> How to complete this task
Extract from the entries below, exactly as given, only the lines from the line containing "93,800 um |" to the line containing "frac | 41.0% |", both lines included.

::::::::::

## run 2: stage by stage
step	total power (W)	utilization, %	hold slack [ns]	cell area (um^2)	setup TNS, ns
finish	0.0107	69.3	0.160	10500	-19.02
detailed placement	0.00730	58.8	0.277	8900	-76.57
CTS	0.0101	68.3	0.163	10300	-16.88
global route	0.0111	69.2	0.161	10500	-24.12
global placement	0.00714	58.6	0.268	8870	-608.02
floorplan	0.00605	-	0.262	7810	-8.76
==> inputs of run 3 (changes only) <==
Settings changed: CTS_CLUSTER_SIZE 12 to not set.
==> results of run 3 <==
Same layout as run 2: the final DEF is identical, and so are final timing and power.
==> config.mk <==
export PLATFORM = sky130hd
export DESIGN_NAME = branch_predictor_unit
export DESIGN_NICKNAME = d
export VERILOG_FILES = /design/src/rtl/branch_predictor_unit.sv
export SDC_FILE = /design/constraint.sdc
export NUM_CORES = 1
export LEC_CHECK = 0
export ABC_CLOCK_PERIOD_IN_PS = 7400
export BUFFER_PORTS_ARGS = -buffer_cell sky130_fd_sc_hd__buf_2
export CAP_MARGIN = 20
export CORE_ASPECT_RATIO = 0.8
export CORE_UTILIZATION = 30
export DETAILED_ROUTE_END_ITERATION = 16
export GPL_ROUTABILITY_DRIVEN = 0
export PLACE_DENSITY = 0.55
export REMOVE_ABC_BUFFERS = 1
export SLEW_MARGIN = 20
export SYNTH_ARGS = -nofsm -noshare
export SYNTH_HDL_FRONTEND = slang
export SYNTH_SLANG_ARGS = --single-unit
==> constraint.sdc <==
create_clock -name clk -period 7.4 [get_ports clk]
set_clock_uncertainty 0.15 [all_clocks]
set_input_delay 1.11 -clock clk [delete_from_list [all_inputs] [get_ports clk]]
set_output_delay 1.11 -clock clk [all_outputs]
set_load 0.01 [all_outputs]
==> src/rtl/branch_predictor_unit.sv <==
// Bimodal predictor + direct-mapped BTB; BP_PERF_CNT_EN adds branch/mispredict counters.
// Latency: prediction 1 cycle after pred_req; mispredict/redirect 1 cycle after upd_valid.
// Backpressure: none; every input is sampled every cycle and lookups read pre-update state.
module branch_predictor_unit #(
    parameter int WIDTH = 32,
    parameter int IDX_W = 4,
    parameter int TAG_W = WIDTH - IDX_W - 2
) (
    input  logic             clk,
    input  logic             rst_n,
    input  logic             pred_req,
    input  logic [WIDTH-1:0] pred_pc,
    output logic             pred_valid,
    output logic             pred_taken,
    output logic [WIDTH-1:0] pred_target,
    input  logic             upd_valid,
    input  logic [WIDTH-1:0] upd_pc,
    input  logic             upd_taken,
    input  logic [WIDTH-1:0] upd_target,
    input  logic             upd_pred_taken,
    input  logic [WIDTH-1:0] upd_pred_target,
    output logic             mispredict,
    output logic [WIDTH-1:0] redirect_pc,
    output logic [31:0]      branch_cnt,
    output logic [31:0]      mispred_cnt
);
    localparam int ENTRIES = 2**IDX_W;

    logic [ENTRIES-1:0] btb_vld;
    logic [1:0]         ctr     [ENTRIES];
    logic [TAG_W-1:0]   btb_tag [ENTRIES];
    logic [WIDTH-1:0]   btb_tgt [ENTRIES];

    logic [IDX_W-1:0] pred_idx, upd_idx;
    logic [TAG_W-1:0] pred_tag, upd_tag;
    logic             pred_hit, upd_hit, pred_dir, mispred_cond;
    logic [WIDTH-1:0] pred_nxt, redirect_nxt;
    logic             unused_pc_lsb;

    assign pred_idx = pred_pc[IDX_W+1:2];
    assign pred_tag = pred_pc[WIDTH-1:IDX_W+2];
    assign upd_idx  = upd_pc[IDX_W+1:2];
    assign upd_tag  = upd_pc[WIDTH-1:IDX_W+2];
    assign unused_pc_lsb = ^{pred_pc[1:0], upd_pc[1:0]};

    assign pred_hit = btb_vld[pred_idx] && (btb_tag[pred_idx] == pred_tag);
    assign upd_hit  = btb_vld[upd_idx] && (btb_tag[upd_idx] == upd_tag);
    assign pred_dir = pred_hit && ctr[pred_idx][1];
    assign pred_nxt = pred_dir ? btb_tgt[pred_idx] : pred_pc + WIDTH'(4);

    assign mispred_cond = (upd_taken != upd_pred_taken) ||
                          (upd_taken && (upd_target != upd_pred_target));
    assign redirect_nxt = upd_taken ? upd_target : upd_pc + WIDTH'(4);

    // Direction state: valid bits and saturating counters need reset.
    always_ff @(posedge clk or negedge rst_n) begin
        if (!rst_n) begin
            btb_vld <= '0;
            for (int i = 0; i < ENTRIES; i++) ctr[i] <= 2'b01;
        end else if (upd_valid) begin
            if (upd_hit) begin
                if (upd_taken && ctr[upd_idx] != 2'b11)
                    ctr[upd_idx] <= ctr[upd_idx] + 2'd1;
                else if (!upd_taken && ctr[upd_idx] != 2'b00)
                    ctr[upd_idx] <= ctr[upd_idx] - 2'd1;
            end else if (upd_taken) begin
                btb_vld[upd_idx] <= 1'b1;
                ctr[upd_idx]     <= 2'b10;
            end
        end
    end

    // Tag rewrite on a taken hit is harmless: it already matches.
    always_ff @(posedge clk) begin
        if (upd_valid && upd_taken) begin
            btb_tag[upd_idx] <= upd_tag;
            btb_tgt[upd_idx] <= upd_target;
        end
    end

    always_ff @(posedge clk or negedge rst_n) begin
        if (!rst_n) begin
            pred_valid  <= 1'b0;
            pred_taken  <= 1'b0;
            pred_target <= '0;
            mispredict  <= 1'b0;
            redirect_pc <= '0;
        end else begin
            pred_valid <= pred_req;
            if (pred_req) begin
                pred_taken  <= pred_dir;
                pred_target <= pred_nxt;
            end
            mispredict <= upd_valid && mispred_cond;
            if (upd_valid) redirect_pc <= redirect_nxt;
        end
    end

`ifdef BP_PERF_CNT_EN
    always_ff @(posedge clk or negedge rst_n) begin
        if (!rst_n) begin
            branch_cnt  <= '0;
            mispred_cnt <= '0;
        end else if (upd_valid) begin
            branch_cnt <= branch_cnt + 32'd1;
            if (mispred_cond) mispred_cnt <= mispred_cnt + 32'd1;
        end
    end
`else
    assign branch_cnt  = '0;
    assign mispred_cnt = '0;
`endif

endmodule

# ---- After elaboration in Yosys (flattened, before gate mapping)
# Memories as Yosys holds them, arrays and structs flattened.
# Index checks and enable logic that the tools add are counted.
dict set report classes {
  n_mux 24
  n_div 0
  reduce_logical 16
  n_eq_ne 6
  shifts 0
  n_bitwise 7
  mul 0
  add_sub_neg 4
  order_cmp 6
}
# cell n
set op_table {}
lappend op_table {{32-bit 2-to-1 mux} 6}
lappend op_table {{32-bit by 3-bit adder with 32-bit output (second input constant)} 2}
lappend op_table {{32-bit bitwise mux} 2}
lappend op_table {{26-bit equality test} 2}
lappend op_table {{32-bit != test} 1}
lappend op_table {{16-bit bitwise OR} 2}
lappend op_table {{16-bit AND} 1}
lappend op_table {{2-bit binary-select mux with 4-bit select} 2}
lappend op_table {{16-bit inverter} 1}
lappend op_table {{5-bit greater-or-equal comparator (second input constant)} 2}
lappend op_table {{1-bit logical AND} 10}
lappend op_table {{4-bit by 5-bit < comparator with 1-bit output (second input constant)} 2}
lappend op_table {{2-bit 2-to-1 mux} 5}
lappend op_table {{4-bit inverter with 5-bit output} 2}
lappend op_table {{1-bit binary-select mux with 4-bit select} 2}
lappend op_table {{2-bit demux with 4-bit select} 1}
lappend op_table {{3-bit AND reduction} 2}
lappend op_table {{5-bit by 1-bit < comparator with 1-bit output (second input constant)} 1}
lappend op_table {{1-bit 2-to-1 mux} 5}
lappend op_table {{1-bit demux with 4-bit select} 1}
lappend op_table {{4-bit by 1-bit greater-or-equal comparator with 1-bit output (second input constant)} 1}
lappend op_table {{2-bit nonzero test} 2}
lappend op_table {{3-bit by 1-bit != test with 1-bit output (second input constant)} 1}
lappend op_table {{2-bit by 1-bit adder with 2-bit output (second input constant)} 1}
lappend op_table {{6 further kinds} 6}
dict set report word_totals {
  register_bits 115
  in_bits 134
  latchBits 0
  rom_bits 0
  word_cells 87
  memories 2
  ramBits 928
  output_inout_bits 131
}
# memory words width rd rd_clocked_by_memory_dff wr line_no
set mem_list {}
lappend mem_list {btb_tgt 16 32 1 0 1 32} ;# logic [WIDTH-1:0] btb_tgt [ENTRIES];
lappend mem_list {btb_tag 16 26 2 0 1 31} ;# logic [TAG_W-1:0] btb_tag [ENTRIES];

# ---- Longest topological paths before layout
# Gate-level depths: netlist of run 1.
dict set report depth {
  depth_word 9
  ltp_mapped 16
  mapped_depth_nobuf 9
}

# ---- Least setup slack after synthesis of run 1
# OpenSTA, ideal clock, no wires.
dict set report synth_timing {
  path_kind {input to register}
  from {input port upd_pc[5]}
  to {memory btb_tag[11][0] (netlist name), enable pin}
  t_required_ns 6.776
  path_slack_ns 1.764
  setup_time_ns 0.474
  arrival_time_ns 5.012
  stages 6
  n_path_buf 4
  cell_sequence {clkbuf_1 clkbuf_1 clkbuf_1 buf_1 nand2_1 nor2_1}
}
# item line_no
set synth_lines {}
lappend synth_lines {{start, declared} 17} ;# input logic [WIDTH-1:0] upd_pc,
lappend synth_lines {{end, declared} 31}
# Straight into the memory's write port.

# ---- Final worst setup path of run 1
dict set report layout_timing {
  from {input port pred_pc[2]}
  to {register pred_target[17]}
}
dict set report layout_between {
  elab_chain_len 6
  elab_cells_between_ends 13
  classes_between {add/sub (1); eq/ne (1); mux (6); bitwise (1); reduce/logical (2); memory (2)}
}
# item line_no
set layout_rtl {}
lappend layout_rtl {{start, declared} 12} ;# input logic [WIDTH-1:0] pred_pc,
lappend layout_rtl {{branches (longest 5 deep; another with memory read 16 x 26 bit)} n/a}
lappend layout_rtl {{32-bit 2-to-1 mux (*)} 49} ;# assign pred_nxt = pred_dir ? btb_tgt[pred_idx] : pred_pc + WIDTH'(4);
lappend layout_rtl {{end signal, assigned} 92} ;# pred_target <= pred_nxt;
lappend layout_rtl {{end, declared} 15} ;# output logic [WIDTH-1:0] pred_target,
# Every way passes the cells marked *. The select of a mux whose other input is x is not followed.
# A chain may end at the register's enable or synchronous reset.

==> metrics.md, run 1 <==
| Metric | Value |
|---|---|
| Crit-path slowest cell | or4_2 |
| Syn avg cell area | 18.8 sq um |
| Max H-tree Level | 3 |
| NetSw | 3.15 mW |
| Least-Margin Pin Slew | 1.16 ns |
| Int Pwr | a little over 10 mW |
| First-pass GRT wire length | 206,000 um |
| Period utilization | 77.5% |
| Post-route ant nets | 0 |
| TritonCTS Sinks | 1,043 |
| Cell Area, Synth | 46,600 sq um |
| Gate Count Post-Synth | between 2,000 and 2,500 |
| YS warnings | 0 |
| Final std cells w/o fill | ~4,800 |
| P_leak | 17.8 nW |
| Flop pwr share | 50.0% |
| Vias in the first global route | 25,400 |
| Highest Clock Rate | 0.174 GHz |
| Final setup violation count | 0 |
| Area share of the largest cell type after synthesis | 59.8% |
| Core area | 153,000 sq um |
| # IOs | around 270 |
| GRT Residual Overflow | 0 |
| Via count | 26,100 |
| Post-DP HPWL | 93,800 um |
| DRC viols | 0 |
| Hold crit path type | reg2reg |
| Initial core utilization | between 30% and 40% |
| RSZ-0062 raised after global routing | false |
| Status | finished clean |
| Clock latency on the worst-skew pair | 0.73 ns |
| Max rail drop VDD | 178 uV |
| IO Port Bufs | 200 |
| CTS Hold Bufs | 0 |
| Clock Path Buffers | 3 |
| Antenna violations before repair | 21 |
| Final number of max-transition violations | 0 |
| Initial DRC Count | 3,144 |
| FFs w/ async S/R, synth | 11.0% |
| Setup_tns | 0 ns |
| Post-Route WL | between 100,000 and 150,000 um |
| Die area | around 160,000 sq um |
| Pre-CTS setup slack | approximately 1.1 ns |
| Worst setup margin | 1.67 ns |
| Critical Path AT | 6.20 ns |
| # nets final | between 2,000 and 3,000 |
| Clock power frac | 41.0% |
| Crit-path cells | buf_8, mux4_2, mux4_2, xnor2_1, nand4_1, nor4_1, o21ai_1, or4_2, mux2_1, mux2_2 |
| P&R area growth vs syn | 15.1% |
| Min Tclk post-route | 5.73 ns |
| Via density | 5.42 |
| Placed insts | 4,623 |
| Crit-path max cell delay | 1.20 ns |
| Flops & latches, synth | 1,043 |
| Wire per inst | 30.7 um |
| Final core utilization | about a third |
| Share of cells above drive strength 1 | 33.9% |
| Largest net degree at the start of global routing | 84 |
| Critical Path End Type | register |
| Power share of the combinational group | 9.0% |
| Yosys cell types | 66 |
| GRT Overall Usage | 18.6% |
| CTS Buf Count | 103 |
| Dominant cells by area after synthesis | edfxtp_1 (60%), mux4_2 (18%), dfrtp_1 (5.3%) |
| Worst endpoint required time | around 8 ns |
| Rows | ~130 |
| Cell Pwr Density | 248 nW/um^2 |
| Switching Fraction | 23.7% |
| Fin. Hold Viols | 0 |
| PostCTS Resize Cnt | 0 |
| Setup crit start kind | primary input |
| Post CTS Setup Buffer Count | 0 |
| Die Width | 443 um |
| EDFF count, synth | roughly 930 |
| DRT Pass-1 Iters | 7 |
| CTS Root Buffer Type | clkbuf_16 |
| Max cap viols | 0 |
| Clk pin slew, worst setup/hold paths | 0.06 ns |
| CTS tree | built |
| Yosys top cell by area | edfxtp_1 |
| Most frequent CP cell | mux4_2 |
| Max_slew headroom | 22.2% |
| Die Ht | 355 um |
| Total power | 13.3 mW |
| Crit Path Class | in2reg |
| Register area share after synthesis | 66.0% |
| Predominant post-synthesis flop cell | edfxtp_1 |
| CP Max Fanout | 40 |
==> synthesized netlist by cell type, types with 4 or more instances <==
library cell	instances
mux2_2	76
dfrtp_1	99
xnor2_1	56
xor2_1	80
inv_1	11
a21oi_1	39
nor2b_1	8
nor2_1	66
nand3_1	38
buf_2	35
buf_6	6
o311ai_0	4
nand4_1	16
o211ai_1	4
and3_1	22
and4_1	6
ha_1	7
nor4_1	12
o21ai_0	47
a31o_2	15
a22oi_1	22
edfxtp_1	928
and2_1	4
o22ai_1	20
a221oi_1	4
clkbuf_1	79
mux4_2	379
mux2i_1	124
buf_4	67
nor3_1	7
dfstp_2	16
buf_1	31
mux2_1	5
nand2_1	97
nand2b_1	5
==> registers in the layout (all words and copies together) (netlist names) <==
| register | flops |
|---|---|
| btb_tgt | 512 |
| pred_taken | 1 |
| ctr | 32 |
| btb_vld | 16 |
| redirect_pc | 32 |
| mispredict | 1 |
| btb_tag | 416 |
| pred_target | 32 |
| pred_valid | 1 |
==> kinds of logic (layout without fill, tap and decap cells) <==
| group | count (synthesis) | count (layout) | share of synthesized area, % |
|---|---|---|---|
| AO/OA/AOI/OAI | 185 | 185 | 2.58 |
| XOR/XNOR | 136 | 136 | 2.56 |
| adder cells (fa/ha/maj) | 7 | 7 | 0.188 |
| buffers and inverters | 231 | 482 | 2.59 |
| flip-flops | 1043 | 1043 | 66.0 |
| multiplexers | 587 | 587 | 23.0 |
| other | 1 | 69 | 0.00805 |
| AND/OR/NAND/NOR | 295 | 295 | 3.03 |
==> area by class of cell <==
cell class,count,area [sq um]
flip-flops and latches,1043,30800
repair buffers,278,1830
well taps,2015,2520
diodes,5,12.5
fillers,14300,99600
clock buffers,140,2920
clock inverters,51,568
multi-input cells,1274,15000
inverters,13,51.3
==> worst max-delay path, delay by kind of cell <==
kind | cells | cell delay (ns)
AND/OR/NAND/NOR | 3 | 2.25
multiplexers | 4 | 1.84
buffers and inverters | 1 | 0.32
AO/OA/AOI/OAI | 1 | 0.14
XOR/XNOR | 1 | 0.30
==> metrics by stage <==
stage / area (sq um) / hold slack (ns)
floorplan: 45700 / 0.294
global route: 53600 / 0.352
CTS: 53600 / 0.316
global placement: 50100 / 0.323
finish: 53600 / 0.334
detailed placement: 50200 / 0.317
==> metal layers <==
layer / global-route usage (%) / wire length [um] / vias up
met3: 3.82 / 12000 / 194
li1: - / - / 10500
met1: 27.0 / 64800 / 14100
met2: 28.2 / 66900 / 1275
met4: 5.22 / 4100 / 10
met5: 0 / 70 / -
==> cells in the final DEF (no fill, tap or decap), types with 19 or more instances in the layout <==
| master | synthesis | final |
|---|---|---|
| nand2_1 | 97 | 97 |
| xor2_1 | 80 | 80 |
| edfxtp_1 | 928 | 928 |
| nand3_1 | 38 | 38 |
| buf_2 | 35 | 192 |
| clkbuf_16 | 0 | 107 |
| dfrtp_1 | 99 | 99 |
| o22ai_1 | 20 | 20 |
| o21ai_0 | 47 | 47 |
| xnor2_1 | 56 | 56 |
| mux4_2 | 379 | 379 |
| mux2_2 | 76 | 76 |
| and3_1 | 22 | 19 |
| buf_4 | 67 | 66 |
| clkbuf_1 | 79 | 21 |
| nor2_1 | 66 | 53 |
| mux2i_1 | 124 | 124 |
| conb_1 | 1 | 64 |
| a22oi_1 | 22 | 22 |
| a21oi_1 | 39 | 39 |
==> worst paths after layout <==
kind | from | endpoint | slack, ns | depth (start not counted)
worst max-delay path | pred_pc[2] | pred_target[17] | 1.67 | 10
worst min-delay path | btb_vld[15] | btb_vld[15] | 0.33 | 1
worst max register to register | btb_tag[15][15] | pred_target[17] | 2.26 | 9
worst min register to register | btb_vld[15] | btb_vld[15] | 0.33 | 1
max in group asynchronous | rst_n | redirect_pc[17] | 5.38 | 2
min in group asynchronous | rst_n | pred_target[12] | 0.34 | 1
==> power by group through the flow <==
stage / sequential (mW) / clock [mW] / combinational [mW]
after detailed placement: 6.76 / 0 / 1.20
after CTS: 6.64 / 5.54 / 1.20
after floorplan: 6.75 / 0 / 0.560
final: 6.64 / 5.45 / 1.20
after global placement: 6.76 / 0 / 1.20
after global routing: 6.65 / 5.73 / 1.27
(Power assumes the default switching activity.)
==> inputs of run 2 (changes only) <==
ABC_CLOCK_PERIOD_IN_PS = 5500   (was 7400)
clock period = 5.5 ns   (was 7.4 ns; I/O delays follow)
==> run 2 against run 1 <==
  * Sequential share of layout area decreased by 0.23 points
  * Final cell count grew 1.1%
  * Wire length grew 1.7%
  * Via count grew 0.64%
  * Global-route usage grew 0.39 points
  * Clock power rose by 26%
  * Non-clock buffer count is 60 higher
  * Critical path type is now reg2reg
  * Largest power group unchanged
==> metrics.md, run 2 (same netlist as run 1, synthesis figures left out) <==
| Metric | Value |
|---|---|
| Setup crit start kind | register (was primary input) |
| Most flop-heavy register | btb_tgt (unchanged) |
| Hold crit path type | in2async (was reg2reg) |
| Final core utilization | 35.1% (was 35.0%) |
| Max_slew headroom | 32.3% (was 22.2%) |
| Via density | 5.39 (was 5.42) |
| Max H-tree Level | 3 (unchanged) |
| Post-DP HPWL | 95,200 um (was 93,800 um) |
| TritonCTS Sinks | 1,043 (unchanged) |
| GRT Residual Overflow | 0 (unchanged) |
| Min Tclk post-route | 4.88 ns |
| Via count | 26,300 (was 26,100) |
| Cell Pwr Density | 324 nW/um^2 (was 248 nW/um^2) |
| Die area | 157,000 sq um (unchanged) |
| GRT Overall Usage | 19.0% (was 18.6%) |
| Share of cells above drive strength 1 | 34.8% (was 33.9%) |
| DRC viols | 0 (unchanged) |
| Most common cell after layout, fill and taps aside | edfxtp_1 (unchanged) |
| Clock latency on the worst-skew pair | 0.72 ns (was 0.73 ns) |
| Fin. Hold Viols | 0 (unchanged) |
| RSZ-0062 raised after global routing | false (unchanged) |
| CTS Hold Bufs | 0 (unchanged) |
| DRT Pass-1 Iters | 7 (unchanged) |
| Post-route ant nets | 0 (unchanged) |
| Die Ht | 355 um (unchanged) |
| Multi-input gate area | 15,000 sq um (about the same) |
| Post CTS Setup Buffer Count | 0 (unchanged) |
| Min Hold Slack | 0.0160 ns (was 0.334 ns) |
| CTS Buf Count | 99 (was 103) |
| Crit Path Class | reg2reg (was in2reg) |
| Final setup violation count | 0 (unchanged) |
| Largest net degree at the start of global routing | 82 (was 84) |
| Clk pin slew, worst setup/hold paths | 0.07 ns (was 0.06 ns) |
| Critical Path End Type | register (unchanged) |
| P&R area growth vs syn | 15.6% (was 15.1%) |
| CP Max Fanout | 14 (was 40) |
| Wire per inst | 30.8 um (was 30.7 um) |
| First-pass GRT wire length | 210,000 um (was 206,000 um) |
| CTS Root Buffer Type | clkbuf_16 (unchanged) |
| Rows | 128 (unchanged) |
| Core area | 153,000 sq um (unchanged) |
| Worst endpoint required time | 5.95 ns (was 7.87 ns) |
| CTS tree | built (unchanged) |
| Most frequent cells in the layout | edfxtp_1 (928), mux4_2 (379), buf_2 (192) (unchanged) |
| # IOs | 265 (unchanged) |
| Largest registers | btb_tgt (512), btb_tag (416) (unchanged) |
| Critical Path AT | 5.34 ns (was 6.20 ns) |
| P_leak | 18.0 nW (was 17.8 nW) |
| Vias in the first global route | 25,900 (was 25,400) |
| Register area | 30,800 sq um (unchanged) |
| Least-Margin Pin Slew | 1.02 ns (was 1.16 ns) |
| Status | finished clean (unchanged) |
| Highest Clock Rate | 0.205 GHz |
| Antenna violations before repair | 25 (was 21) |
| Period utilization | 88.8% |
| # nets final | 2,910 (was 2,854) |
| Initial DRC Count | 3,256 (was 3,144) |
| Initial core utilization | 30.4% (unchanged) |
| Max reg flops | 512 (unchanged) |
| Max rail drop VDD | 220 uV (was 178 uV) |
| Clock Path Buffers | 3 (unchanged) |
| PostCTS Resize Cnt | 0 (unchanged) |
| Max cap viols | 0 (unchanged) |
| Post-Route WL | 150,000 um (was 148,000 um) |
| Final number of max-transition violations | 0 (unchanged) |
| Layout fillers | 14,200 (was 14,300) |
| IO Port Bufs | 200 (unchanged) |
| Die Width | 443 um (unchanged) |
run 2: area by class of cell:
| cell class | count | share of cell area (%) |
|---|---|---|
| well taps | 2015 | 4.68 |
| repair buffers | 338 | 4.36 |
| inverters | 13 | 0.0952 |
| multi-input cells | 1274 | 27.8 |
| flip-flops and latches | 1043 | 57.1 |
| clock inverters | 45 | 0.783 |
| diodes | 6 | 0.0279 |
| clock buffers | 140 | 5.13 |
run 2: layer usage:
metal / vias up / GRT usage [%] / share of wire [%]
li1: 10700 / - / -
met1: 14100 / 27.4 / 43
met2: 1300 / 29.0 / 46
met3: 228 / 3.78 / 8.2
met4: 10 / 5.40 / 2.8
met5: - / 0 / 0.043
run 2: worst paths after layout:
path | depth (start not counted) | start | end | slack [ns]
min in group clk | 3 | upd_pred_taken | mispredict | 0.26
setup reg to reg | 11 | btb_tag[3][15] | pred_target[6] | 0.62
hold reg to reg | 1 | btb_vld[15] | btb_vld[15] | 0.34
setup / recovery | 11 | btb_tag[3][15] | pred_target[6] | 0.62
hold / removal | 1 | rst_n | ctr[29] | 0.02
max in group asynchronous | 2 | rst_n | redirect_pc[25] | 3.84
run 2: power breakdown:
part / switching (mW) / internal [mW]
clock: 3.06 / 3.80
combinational: 0.979 / 0.685
sequential: 0.112 / 8.82
total: 4.15 / 13.3
run 2: worst max-delay path: stages (launching register included):
cell and delay (ns):
edfxtp_1 0.39, mux4_2 0.49, mux4_2 0.56, xnor2_1 0.42, nand4_1 0.14, nor4_1 0.77, buf_4 0.24, o21ai_1 0.06
or4_2 0.72, buf_12 0.21, mux2_1 0.32, mux2_2 0.26
run 2: per-stage QoR:
step | instance area, sq um | setup WS [ns] | instances | power (mW) | TNS (ns)
finish | 53900 | 0.618 | 4874 | 17.4 | 0
global placement | 50700 | -0.0863 | 4683 | 10.8 | -0.803
detailed placement | 50700 | 0.00130 | 4683 | 10.8 | 0
global route | 53900 | 0.581 | 4870 | 18.0 | 0
floorplan | 45700 | 0.380 | 2330 | 9.84 | 0
CTS | 53900 | 0.736 | 4868 | 17.6 | 0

::::::::::

> Answer space
| Post-DP HPWL | 93,800 um |
| DRC viols | 0 |
| Hold crit path type | reg2reg |
| Initial core utilization | between 30% and 40% |
| RSZ-0062 raised after global routing | false |
| Status | finished clean |
| Clock latency on the worst-skew pair | 0.73 ns |
| Max rail drop VDD | 178 uV |
| IO Port Bufs | 200 |
| CTS Hold Bufs | 0 |
| Clock Path Buffers | 3 |
| Antenna violations before repair | 21 |
| Final number of max-transition violations | 0 |
| Initial DRC Count | 3,144 |
| FFs w/ async S/R, synth | 11.0% |
| Setup_tns | 0 ns |
| Post-Route WL | between 100,000 and 150,000 um |
| Die area | around 160,000 sq um |
| Pre-CTS setup slack | approximately 1.1 ns |
| Worst setup margin | 1.67 ns |
| Critical Path AT | 6.20 ns |
| # nets final | between 2,000 and 3,000 |
| Clock power frac | 41.0% |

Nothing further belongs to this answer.